** INPUT DATA **

+-------+

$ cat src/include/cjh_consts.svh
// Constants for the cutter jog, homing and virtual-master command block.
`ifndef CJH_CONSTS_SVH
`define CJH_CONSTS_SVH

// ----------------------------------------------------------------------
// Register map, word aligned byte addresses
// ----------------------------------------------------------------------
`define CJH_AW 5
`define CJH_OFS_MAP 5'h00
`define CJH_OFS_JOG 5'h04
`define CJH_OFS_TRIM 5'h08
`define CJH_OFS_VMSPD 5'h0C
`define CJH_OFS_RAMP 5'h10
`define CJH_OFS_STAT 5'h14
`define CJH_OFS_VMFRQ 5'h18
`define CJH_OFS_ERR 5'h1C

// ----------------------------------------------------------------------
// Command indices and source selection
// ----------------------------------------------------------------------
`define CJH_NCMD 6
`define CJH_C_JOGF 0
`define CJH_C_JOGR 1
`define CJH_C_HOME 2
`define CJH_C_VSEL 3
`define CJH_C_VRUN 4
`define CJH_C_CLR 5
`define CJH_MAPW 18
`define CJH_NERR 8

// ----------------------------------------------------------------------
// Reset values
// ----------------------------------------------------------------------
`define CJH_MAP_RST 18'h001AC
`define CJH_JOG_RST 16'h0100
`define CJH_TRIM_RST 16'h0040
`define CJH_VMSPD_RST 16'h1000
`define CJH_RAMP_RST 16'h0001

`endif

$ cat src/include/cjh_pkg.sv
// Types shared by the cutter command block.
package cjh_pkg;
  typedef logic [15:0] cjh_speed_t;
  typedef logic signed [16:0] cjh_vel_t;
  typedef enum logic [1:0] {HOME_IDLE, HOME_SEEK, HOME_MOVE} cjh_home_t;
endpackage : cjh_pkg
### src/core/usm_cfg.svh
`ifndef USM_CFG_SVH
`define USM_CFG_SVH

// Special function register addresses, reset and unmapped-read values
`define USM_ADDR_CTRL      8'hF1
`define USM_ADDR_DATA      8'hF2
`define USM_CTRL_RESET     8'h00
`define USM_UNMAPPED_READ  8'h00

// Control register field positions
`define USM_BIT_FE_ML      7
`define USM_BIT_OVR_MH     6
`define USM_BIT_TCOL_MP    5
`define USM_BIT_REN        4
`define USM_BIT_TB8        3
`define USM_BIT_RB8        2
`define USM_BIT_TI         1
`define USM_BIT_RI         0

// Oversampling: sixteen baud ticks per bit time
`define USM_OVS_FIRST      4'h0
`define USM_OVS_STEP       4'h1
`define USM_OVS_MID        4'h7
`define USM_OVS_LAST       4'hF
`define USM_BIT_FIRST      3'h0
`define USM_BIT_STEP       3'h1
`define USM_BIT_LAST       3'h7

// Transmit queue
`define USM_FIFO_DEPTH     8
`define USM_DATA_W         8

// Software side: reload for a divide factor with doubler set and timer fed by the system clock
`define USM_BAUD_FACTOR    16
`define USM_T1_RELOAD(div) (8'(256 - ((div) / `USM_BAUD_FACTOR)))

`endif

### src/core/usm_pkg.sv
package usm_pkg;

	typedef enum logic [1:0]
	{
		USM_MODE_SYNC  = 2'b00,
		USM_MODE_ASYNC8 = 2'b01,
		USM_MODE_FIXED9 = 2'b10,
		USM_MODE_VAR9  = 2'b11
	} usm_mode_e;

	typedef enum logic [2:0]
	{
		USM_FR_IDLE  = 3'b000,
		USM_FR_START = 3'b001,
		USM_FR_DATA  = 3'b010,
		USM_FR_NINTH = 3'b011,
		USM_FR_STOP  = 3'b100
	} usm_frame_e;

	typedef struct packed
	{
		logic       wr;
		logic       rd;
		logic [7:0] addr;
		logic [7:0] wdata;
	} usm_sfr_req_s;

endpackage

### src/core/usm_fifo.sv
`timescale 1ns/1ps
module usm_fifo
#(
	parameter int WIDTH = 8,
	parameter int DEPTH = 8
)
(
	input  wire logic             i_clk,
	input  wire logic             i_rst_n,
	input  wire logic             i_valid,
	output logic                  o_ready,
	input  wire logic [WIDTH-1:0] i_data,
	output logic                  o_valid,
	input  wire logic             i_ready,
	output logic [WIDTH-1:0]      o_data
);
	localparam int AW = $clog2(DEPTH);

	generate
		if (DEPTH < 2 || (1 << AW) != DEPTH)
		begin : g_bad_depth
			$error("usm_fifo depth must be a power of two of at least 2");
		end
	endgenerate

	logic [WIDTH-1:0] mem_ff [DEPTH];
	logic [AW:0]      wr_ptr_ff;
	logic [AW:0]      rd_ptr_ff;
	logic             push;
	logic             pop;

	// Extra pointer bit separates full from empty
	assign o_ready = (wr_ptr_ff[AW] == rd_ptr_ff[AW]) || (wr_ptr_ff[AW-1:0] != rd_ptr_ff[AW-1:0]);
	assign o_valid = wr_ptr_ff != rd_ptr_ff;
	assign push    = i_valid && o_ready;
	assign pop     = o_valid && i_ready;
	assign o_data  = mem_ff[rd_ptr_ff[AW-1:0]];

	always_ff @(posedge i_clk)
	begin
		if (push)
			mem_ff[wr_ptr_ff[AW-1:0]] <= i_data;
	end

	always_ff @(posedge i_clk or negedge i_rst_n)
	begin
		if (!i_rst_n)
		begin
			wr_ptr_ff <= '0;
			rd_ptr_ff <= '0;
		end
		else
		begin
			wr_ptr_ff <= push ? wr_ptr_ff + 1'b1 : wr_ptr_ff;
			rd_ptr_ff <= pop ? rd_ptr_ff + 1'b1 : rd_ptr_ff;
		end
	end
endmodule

+-------+

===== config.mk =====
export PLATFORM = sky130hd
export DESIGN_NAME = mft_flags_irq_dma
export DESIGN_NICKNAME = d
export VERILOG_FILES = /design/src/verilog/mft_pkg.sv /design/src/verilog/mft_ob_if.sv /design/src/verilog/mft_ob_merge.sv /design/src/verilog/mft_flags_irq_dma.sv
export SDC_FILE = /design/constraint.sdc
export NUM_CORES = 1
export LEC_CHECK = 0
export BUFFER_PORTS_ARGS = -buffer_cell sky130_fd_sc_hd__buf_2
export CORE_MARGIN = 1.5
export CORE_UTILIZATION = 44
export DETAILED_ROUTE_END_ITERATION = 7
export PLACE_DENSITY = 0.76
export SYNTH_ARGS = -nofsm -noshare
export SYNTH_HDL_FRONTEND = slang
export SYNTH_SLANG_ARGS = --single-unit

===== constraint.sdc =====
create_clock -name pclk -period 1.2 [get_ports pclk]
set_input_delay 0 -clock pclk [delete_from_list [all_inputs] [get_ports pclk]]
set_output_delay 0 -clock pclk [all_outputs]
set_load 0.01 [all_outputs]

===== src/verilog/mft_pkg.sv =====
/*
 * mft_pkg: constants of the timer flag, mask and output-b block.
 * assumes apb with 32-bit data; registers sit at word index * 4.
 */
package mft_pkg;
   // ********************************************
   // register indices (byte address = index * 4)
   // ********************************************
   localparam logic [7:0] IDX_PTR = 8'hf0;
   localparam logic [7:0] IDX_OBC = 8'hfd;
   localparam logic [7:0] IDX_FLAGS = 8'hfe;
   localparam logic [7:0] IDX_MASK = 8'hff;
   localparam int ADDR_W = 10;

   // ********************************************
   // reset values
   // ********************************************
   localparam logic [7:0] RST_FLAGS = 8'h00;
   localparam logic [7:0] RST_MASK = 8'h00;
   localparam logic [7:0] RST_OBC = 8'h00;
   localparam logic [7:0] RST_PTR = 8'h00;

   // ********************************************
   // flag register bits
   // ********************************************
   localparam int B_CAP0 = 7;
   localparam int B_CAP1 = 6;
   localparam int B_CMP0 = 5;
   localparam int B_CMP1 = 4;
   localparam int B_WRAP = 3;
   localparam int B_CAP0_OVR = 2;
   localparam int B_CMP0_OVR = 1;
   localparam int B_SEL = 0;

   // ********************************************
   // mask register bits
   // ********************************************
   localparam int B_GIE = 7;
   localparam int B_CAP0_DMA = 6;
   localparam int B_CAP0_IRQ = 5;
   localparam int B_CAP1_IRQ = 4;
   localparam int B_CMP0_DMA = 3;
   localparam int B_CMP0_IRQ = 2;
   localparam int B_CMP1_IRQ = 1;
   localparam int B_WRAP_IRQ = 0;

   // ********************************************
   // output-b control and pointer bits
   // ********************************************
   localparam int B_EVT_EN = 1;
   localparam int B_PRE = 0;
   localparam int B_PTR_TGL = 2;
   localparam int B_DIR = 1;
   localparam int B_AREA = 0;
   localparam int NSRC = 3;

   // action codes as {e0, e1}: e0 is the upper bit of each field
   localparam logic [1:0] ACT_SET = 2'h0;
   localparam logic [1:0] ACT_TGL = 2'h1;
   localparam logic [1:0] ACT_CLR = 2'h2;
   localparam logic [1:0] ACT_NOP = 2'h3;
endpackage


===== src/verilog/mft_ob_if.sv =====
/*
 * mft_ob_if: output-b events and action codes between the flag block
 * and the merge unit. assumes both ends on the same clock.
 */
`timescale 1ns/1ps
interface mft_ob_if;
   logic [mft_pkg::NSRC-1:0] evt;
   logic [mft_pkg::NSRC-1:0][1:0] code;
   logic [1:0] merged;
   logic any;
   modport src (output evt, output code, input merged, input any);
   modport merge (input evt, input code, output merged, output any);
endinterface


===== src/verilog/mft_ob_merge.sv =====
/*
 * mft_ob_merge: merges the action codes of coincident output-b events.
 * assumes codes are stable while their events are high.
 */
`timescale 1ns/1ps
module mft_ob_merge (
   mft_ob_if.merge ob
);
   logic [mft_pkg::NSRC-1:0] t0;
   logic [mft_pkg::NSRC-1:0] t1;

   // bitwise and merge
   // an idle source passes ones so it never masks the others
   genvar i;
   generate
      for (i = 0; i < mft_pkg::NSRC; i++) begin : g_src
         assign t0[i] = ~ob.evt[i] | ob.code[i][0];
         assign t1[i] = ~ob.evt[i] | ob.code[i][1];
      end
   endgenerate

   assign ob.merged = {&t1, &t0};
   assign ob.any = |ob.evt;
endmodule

+-------+

** ABOUT THIS TASK **
Each line that contains the string "merged" should be copied from the data above.

** EXERCISE ANSWER **
   logic [1:0] merged;
   modport src (output evt, output code, input merged, input any);
   modport merge (input evt, input code, output merged, output any);
   assign ob.merged = {&t1, &t0};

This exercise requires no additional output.